像以往一样赵梅波陪母亲说话聊天,再帮母亲做了点家务后又返转回家里。这一往一返,赵梅波稍觉疲累,心里想着到家一定要好好躺一会儿。
在走到离自家一百多米的地方时,赵梅波忽然看见李玉荣从院里出来。赵梅波紧走几步迎到近前就问:“李老师,我刚去我妈那儿了。
李玉荣看见赵梅波也快步迎过来。
李玉荣,这个比赵梅波小三岁的面目清秀的女老师身形苗条,有着非同一般的韵致。
“赵老师,我上你、你家找你了,你不在。”她的脸上迅速飞过一片红晕,手搭上耳边轻拢了一下并不散乱的头发,“你家陈老师刚打完麻将回来,我问他高级的指标下来没,他说下来了,正想周一上班时和王老师研究。看你多好,老早就定上高级了,不用操这份心。”
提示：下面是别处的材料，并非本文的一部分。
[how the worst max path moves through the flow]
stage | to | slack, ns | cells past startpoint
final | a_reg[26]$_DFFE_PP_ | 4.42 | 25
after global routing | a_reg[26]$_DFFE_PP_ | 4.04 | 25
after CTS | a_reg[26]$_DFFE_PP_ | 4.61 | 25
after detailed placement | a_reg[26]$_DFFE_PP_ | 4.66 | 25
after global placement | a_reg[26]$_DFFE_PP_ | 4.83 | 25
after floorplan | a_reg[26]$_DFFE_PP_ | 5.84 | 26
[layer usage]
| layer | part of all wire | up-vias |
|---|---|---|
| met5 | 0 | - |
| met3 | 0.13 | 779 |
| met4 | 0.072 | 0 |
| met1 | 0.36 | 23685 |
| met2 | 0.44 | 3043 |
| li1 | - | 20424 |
[src/rtl/trht_pkg.sv]
package trht_pkg;

   localparam int MAX_REGIONS = 30;
   localparam int COORD_W     = 12;
   localparam int TAG_W       = 8;
   localparam int YF_W        = 16;
   localparam int STATUS_W    = 3;
   localparam int HIT_INDEX_W = 5;
   localparam int OP_W        = 2;
   localparam int CNT_W       = $clog2(MAX_REGIONS + 1);
   localparam int IDX_W       = (MAX_REGIONS > 1) ? $clog2(MAX_REGIONS) : 1;
   localparam int MEM_AW      = IDX_W + 1;
   localparam int MEM_DEPTH   = 2 ** MEM_AW;
   localparam int CSR_AW      = 3;
   localparam int CSR_DW      = 32;

   localparam logic [OP_W-1:0] OP_ADD   = 2'd0;
   localparam logic [OP_W-1:0] OP_CLEAR = 2'd1;
   localparam logic [OP_W-1:0] OP_TOUCH = 2'd2;

   localparam logic CSR_SEL_OVERLAY = 1'b0;
   localparam logic CSR_SEL_HEIGHT  = 1'b1;

   localparam logic [COORD_W-1:0] HEIGHT_RESET = COORD_W'(540);
   localparam logic [CNT_W-1:0]   CNT_FULL     = CNT_W'(MAX_REGIONS);

   typedef enum logic [STATUS_W-1:0] {
      STAT_HIT     = 3'd0,
      STAT_NO_HIT  = 3'd1,
      STAT_ADDED   = 3'd2,
      STAT_FULL    = 3'd3,
      STAT_CLEARED = 3'd4
   } status_type;

   typedef enum logic [1:0] {
      S_IDLE,
      S_WRITE,
      S_SCAN,
      S_FINAL
   } state_type;

   typedef struct packed {
      logic [COORD_W-1:0] left;
      logic [COORD_W-1:0] top;
      logic [COORD_W-1:0] width;
      logic [COORD_W-1:0] height;
      logic [TAG_W-1:0]   tag;
   } region_type;

endpackage
`src/design/lfbr_pkg.sv`:
```
package lfbr_pkg;

    // Default buffer depth and register reset values
    localparam int unsigned FRAME_BYTES_DEF = 16;
    localparam logic [15:0] TIMEOUT_RESET   = 16'd2500;
    localparam logic [7:0]  FLUSH_RESET     = 8'd127;
    localparam logic [7:0]  NEWLINE_BYTE    = 8'h0A;
    localparam int unsigned STRICT_PREFIX   = 3;
    localparam logic [15:0] IDLE_MAX        = 16'hFFFF;

    // Configuration port geometry
    localparam int unsigned APB_AW = 3;
    localparam int unsigned APB_DW = 32;

    // Register indexes (paddr[2])
    localparam logic REG_TIMEOUT = 1'b0;
    localparam logic REG_FLUSH   = 1'b1;

    // Input item kinds
    localparam logic KIND_BYTE = 1'b0;
    localparam logic KIND_TICK = 1'b1;

    typedef enum logic [1:0] {
        ST_IDLE,
        ST_FETCH,
        ST_SHOW
    } t_state;

    // Controller to datapath
    typedef struct packed {
        logic append;
        logic clear;
        logic idle_zero;
        logic idle_tick;
        logic idx_next;
    } t_dp_cmd;

    // Datapath to controller
    typedef struct packed {
        logic is_newline;
        logic is_flush;
        logic is_full;
        logic is_early_bad;
        logic timeout_hit;
        logic is_last_idx;
    } t_dp_stat;

    function automatic logic is_alnum(input logic [7:0] b);
        is_alnum = ((b >= 8'h30) && (b <= 8'h39)) ||
                   ((b >= 8'h41) && (b <= 8'h5A)) ||
                   ((b >= 8'h61) && (b <= 8'h7A));
    endfunction

endpackage

```
`src/design/lfbr_ram.sv`:
```
module lfbr_ram #(
    parameter int unsigned WIDTH = 8,
    parameter int unsigned DEPTH = 16
) (
    input  logic                     i_clk,
    input  logic                     i_we,
    input  logic [$clog2(DEPTH)-1:0] i_waddr,
    input  logic [WIDTH-1:0]         i_wdata,
    input  logic [$clog2(DEPTH)-1:0] i_raddr,
    output logic [WIDTH-1:0]         o_rdata
);

    logic [WIDTH-1:0] r_mem [DEPTH];
    logic [WIDTH-1:0] r_rdata;

    // Write port and registered read port
    always_ff @(posedge i_clk) begin
        if (i_we) begin
            r_mem[i_waddr] <= i_wdata;
        end
        r_rdata <= r_mem[i_raddr];
    end

    assign o_rdata = r_rdata;

endmodule

```
`src/design/lfbr_dp.sv`:
```
module lfbr_dp #(
    parameter int unsigned FRAME_BYTES = lfbr_pkg::FRAME_BYTES_DEF
) (
    input  logic              i_clk,
    input  logic              i_rst_n,
    input  lfbr_pkg::t_dp_cmd i_cmd,
    input  logic [7:0]        i_rx_byte,
    input  logic [15:0]       i_timeout_ms,
    input  logic [7:0]        i_flush_byte,
    output lfbr_pkg::t_dp_stat o_stat,
    output logic [7:0]        o_frame_byte,
    output logic [3:0]        o_byte_index,
    output logic [4:0]        o_frame_length,
    output logic              o_last
);

    import lfbr_pkg::*;

    localparam int unsigned IDX_W  = $clog2(FRAME_BYTES);
    localparam int unsigned FILL_W = $clog2(FRAME_BYTES + 1);

    logic [FILL_W-1:0] r_fill, n_fill;
    logic [IDX_W-1:0]  r_idx, n_idx;
    logic [15:0]       r_idle, n_idle;
    logic [15:0]       idle_inc;
    logic [7:0]        ram_q;

    // Frame buffer: written at the fill position, read at the burst index
    lfbr_ram #(
        .WIDTH (8),
        .DEPTH (FRAME_BYTES)
    ) u_buf (
        .i_clk   (i_clk),
        .i_we    (i_cmd.append),
        .i_waddr (r_fill[IDX_W-1:0]),
        .i_wdata (i_rx_byte),
        .i_raddr (r_idx),
        .o_rdata (ram_q)
    );

    // Saturating idle time after one more tick
    assign idle_inc = (r_idle == IDLE_MAX) ? r_idle : r_idle + 16'd1;

    // Classify the incoming byte and the timer
    always_comb begin
        o_stat.is_newline   = (i_rx_byte == NEWLINE_BYTE);
        o_stat.is_flush     = (i_rx_byte == i_flush_byte);
        o_stat.is_full      = (r_fill >= FILL_W'(FRAME_BYTES));
        o_stat.is_early_bad = (r_fill < FILL_W'(STRICT_PREFIX)) && !is_alnum(i_rx_byte);
        o_stat.timeout_hit  = (r_fill != '0) && (idle_inc > i_timeout_ms);
        o_stat.is_last_idx  = (r_idx == IDX_W'(FRAME_BYTES - 1));
    end

    // Next fill count, burst index and idle time
    always_comb begin
        n_fill = r_fill;
        n_idx  = r_idx;
        n_idle = r_idle;
        if (i_cmd.clear) begin
            n_fill = '0;
            n_idx  = '0;
        end else if (i_cmd.append) begin
            n_fill = r_fill + FILL_W'(1);
        end
        if (i_cmd.idx_next) begin
            n_idx = r_idx + IDX_W'(1);
        end
        if (i_cmd.idle_zero) begin
            n_idle = '0;
        end else if (i_cmd.idle_tick) begin
            n_idle = idle_inc;
        end
    end

    always_ff @(posedge i_clk) begin
        if (!i_rst_n) begin
            r_fill <= '0;
            r_idx  <= '0;
            r_idle <= '0;
        end else begin
            r_fill <= n_fill;
            r_idx  <= n_idx;
            r_idle <= n_idle;
        end
    end

    // Drive the result; positions beyond the fill read as zero
    assign o_frame_byte   = (FILL_W'(r_idx) < r_fill) ? ram_q : 8'd0;
    assign o_byte_index   = 4'(r_idx);
    assign o_frame_length = 5'(r_fill);
    assign o_last         = o_stat.is_last_idx;

endmodule

```
`src/design/lfbr_ctrl.sv`:
```
module lfbr_ctrl (
    input  logic               i_clk,
    input  logic               i_rst_n,
    input  logic               i_in_valid,
    input  logic               i_kind,
    input  logic               i_out_ready,
    input  lfbr_pkg::t_dp_stat i_stat,
    output logic               o_in_ready,
    output logic               o_out_valid,
    output lfbr_pkg::t_dp_cmd  o_cmd
);

    import lfbr_pkg::*;

    t_state r_state, n_state;

    // Next state
    always_comb begin
        n_state = r_state;
        case (r_state)
            ST_IDLE: begin
                if (i_in_valid && (i_kind == KIND_BYTE) && i_stat.is_newline) begin
                    n_state = ST_FETCH;
                end
            end
            ST_FETCH: begin
                n_state = ST_SHOW;
            end
            ST_SHOW: begin
                if (i_out_ready) begin
                    n_state = i_stat.is_last_idx ? ST_IDLE : ST_FETCH;
                end
            end
            default: begin
                n_state = ST_IDLE;
            end
        endcase
    end

    always_ff @(posedge i_clk) begin
        if (!i_rst_n) begin
            r_state <= ST_IDLE;
        end else begin
            r_state <= n_state;
        end
    end

    // Handshakes and datapath commands
    always_comb begin
        o_in_ready  = 1'b0;
        o_out_valid = 1'b0;
        o_cmd       = '0;
        case (r_state)
            ST_IDLE: begin
                o_in_ready = 1'b1;
                if (i_in_valid) begin
                    if (i_kind == KIND_TICK) begin
                        o_cmd.idle_tick = 1'b1;
                        o_cmd.clear     = i_stat.timeout_hit;
                    end else begin
                        o_cmd.idle_zero = 1'b1;
                        if (!i_stat.is_newline) begin
                            if (i_stat.is_flush || i_stat.is_full || i_stat.is_early_bad) begin
                                o_cmd.clear = 1'b1;
                            end else begin
                                o_cmd.append = 1'b1;
                            end
                        end
                    end
                end
            end
            ST_FETCH: begin
                // read issued at the burst index; data lands next cycle
            end
            ST_SHOW: begin
                o_out_valid = 1'b1;
                if (i_out_ready) begin
                    if (i_stat.is_last_idx) begin
                        o_cmd.clear = 1'b1;
                    end else begin
                        o_cmd.idx_next = 1'b1;
                    end
                end
            end
            default: begin
                o_cmd = '0;
            end
        endcase
    end

endmodule

```
`src/design/line_framed_byte_receiver.sv`:
```
// Channel   Direction  Handshake                 Payload
// input     in         i_in_valid / o_in_ready   i_kind, i_rx_byte
// result    out        o_out_valid / i_out_ready o_frame_byte, o_byte_index,
//                                                o_frame_length, o_last
// config    in         APB psel/penable/pwrite   paddr, pwdata -> prdata
//
// A byte or tick item is taken whenever the receiver is idle; the next item may follow at once.
// A newline starts a readout of FRAME_BYTES results, each a buffer read, then show,
// since the buffer RAM has a single registered read port.
// No item is taken during the readout; a stalled result holds until taken.
// Reset is synchronous and active low; it empties the frame and restores
// timeout 2500 and flush byte 127. The buffer needs no clearing pass.
module line_framed_byte_receiver #(
    parameter int unsigned FRAME_BYTES = lfbr_pkg::FRAME_BYTES_DEF
) (
    input  logic                        i_clk,
    input  logic                        i_rst_n,
    input  logic                        i_in_valid,
    output logic                        o_in_ready,
    input  logic                        i_kind,
    input  logic [7:0]                  i_rx_byte,
    output logic                        o_out_valid,
    input  logic                        i_out_ready,
    output logic [7:0]                  o_frame_byte,
    output logic [3:0]                  o_byte_index,
    output logic [4:0]                  o_frame_length,
    output logic                        o_last,
    input  logic                        psel,
    input  logic                        penable,
    input  logic                        pwrite,
    input  logic [lfbr_pkg::APB_AW-1:0] paddr,
    input  logic [lfbr_pkg::APB_DW-1:0] pwdata,
    output logic [lfbr_pkg::APB_DW-1:0] prdata,
    output logic                        pready
);

    import lfbr_pkg::*;

    logic [15:0] r_timeout_ms;
    logic [7:0]  r_flush_byte;
    logic        cfg_wr;
    t_dp_cmd     cmd;
    t_dp_stat    stat;

    // Configuration registers
    assign pready = 1'b1;
    assign cfg_wr = psel && penable && pwrite && pready;

    always_ff @(posedge i_clk) begin
        if (!i_rst_n) begin
            r_timeout_ms <= TIMEOUT_RESET;
            r_flush_byte <= FLUSH_RESET;
        end else if (cfg_wr) begin
            case (paddr[2])
                REG_TIMEOUT: r_timeout_ms <= pwdata[15:0];
                REG_FLUSH:   r_flush_byte <= pwdata[7:0];
                default:     r_timeout_ms <= r_timeout_ms;
            endcase
        end
    end

    always_comb begin
        case (paddr[2])
            REG_TIMEOUT: prdata = APB_DW'(r_timeout_ms);
            REG_FLUSH:   prdata = APB_DW'(r_flush_byte);
            default:     prdata = '0;
        endcase
    end

    lfbr_ctrl u_ctrl (
        .i_clk       (i_clk),
        .i_rst_n     (i_rst_n),
        .i_in_valid  (i_in_valid),
        .i_kind      (i_kind),
        .i_out_ready (i_out_ready),
        .i_stat      (stat),
        .o_in_ready  (o_in_ready),
        .o_out_valid (o_out_valid),
        .o_cmd       (cmd)
    );

    lfbr_dp #(
        .FRAME_BYTES (FRAME_BYTES)
    ) u_dp (
        .i_clk          (i_clk),
        .i_rst_n        (i_rst_n),
        .i_cmd          (cmd),
        .i_rx_byte      (i_rx_byte),
        .i_timeout_ms   (r_timeout_ms),
        .i_flush_byte   (r_flush_byte),
        .o_stat         (stat),
        .o_frame_byte   (o_frame_byte),
        .o_byte_index   (o_byte_index),
        .o_frame_length (o_frame_length),
        .o_last         (o_last)
    );

    // Input and result sides never open together
    a_excl: assert property (@(posedge i_clk) disable iff (!i_rst_n)
        !(o_in_ready && o_out_valid))
        else $error("input ready during readout");

    // A newline brings the first result after the fetch state
    a_start: assert property (@(posedge i_clk) disable iff (!i_rst_n)
        (i_in_valid && o_in_ready && (i_kind == KIND_BYTE) && (i_rx_byte == NEWLINE_BYTE))
        |=> ##1 o_out_valid)
        else $error("readout did not start");

    // The frame is empty once its last byte is taken
    a_clear: assert property (@(posedge i_clk) disable iff (!i_rst_n)
        (o_out_valid && i_out_ready && o_last) |=> (o_frame_length == 5'd0))
        else $error("frame not cleared after readout");

    // Append never runs beyond the buffer
    a_fill: assert property (@(posedge i_clk) disable iff (!i_rst_n)
        cmd.append |-> !stat.is_full)
        else $error("append into full buffer");

endmodule
```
赵梅波没有多想,就顺着她的话说:“嗯,是啊,那时候抢着夺着定了也就定了,要放现在还真不好办呢。那年评定职称时,差点没和刘玉民干起来。”
他们两个站在道边说了一会儿话后,李玉荣说该回去了,就缓缓地向东,如风摆荷叶一样。看着她的背影,赵梅波笑了一下,她想起她的丈夫,那个原来的供销社司机孙大拿。孙大拿自从供销社黄了后,就自己东挪西借的凑钱买了一辆二手卡车,搞起了长途贩运,收入自然可观,所以很快还上了饥荒,并且小有积蓄。人常说十个司机九个骚,一个不骚是酒包,这话也不假。孙大拿绝对是酒包,至于骚不骚不知道,那种事没见他干过也无传言。没耳闻,那么他就是洁身自好的好人了,是柳下惠。孙大拿前年冬底出车时不知是车子发生了故障还是操作失误,整个卡车侧翻到12国道边的深沟里,他当场死去。这突如其来的变故给了李玉荣很大的打击,以致那个民办教师转正考试中她的成绩差强人意而未被录取,直到去年第三批批民办转公办考试后,她才勉强过分数线。
唉,也是苦命人,失去了丈夫不说,还有个不懂事的刚满十岁岁的混蛋儿子。
赵梅波胡乱想着走进家的院子后,陈启军一脸笑容地迎了出来说道:“我寻思你得傍黑儿才能回来呢,这么快。陈露刚刚被我送到车上。”
这种很自然的汇报好像经过了精心的谋划,而且他以前不这样,几乎不主动谈他曾经的行为,也少有亲切亲近。赵梅波挑了挑眼皮儿探究地看他的眼睛问:
“你没有打麻将去呀?”
陈启军脆爽爽地答道:“没玩儿没玩儿,家里哪哪都是活儿,总玩儿那玩意儿不是曲子。”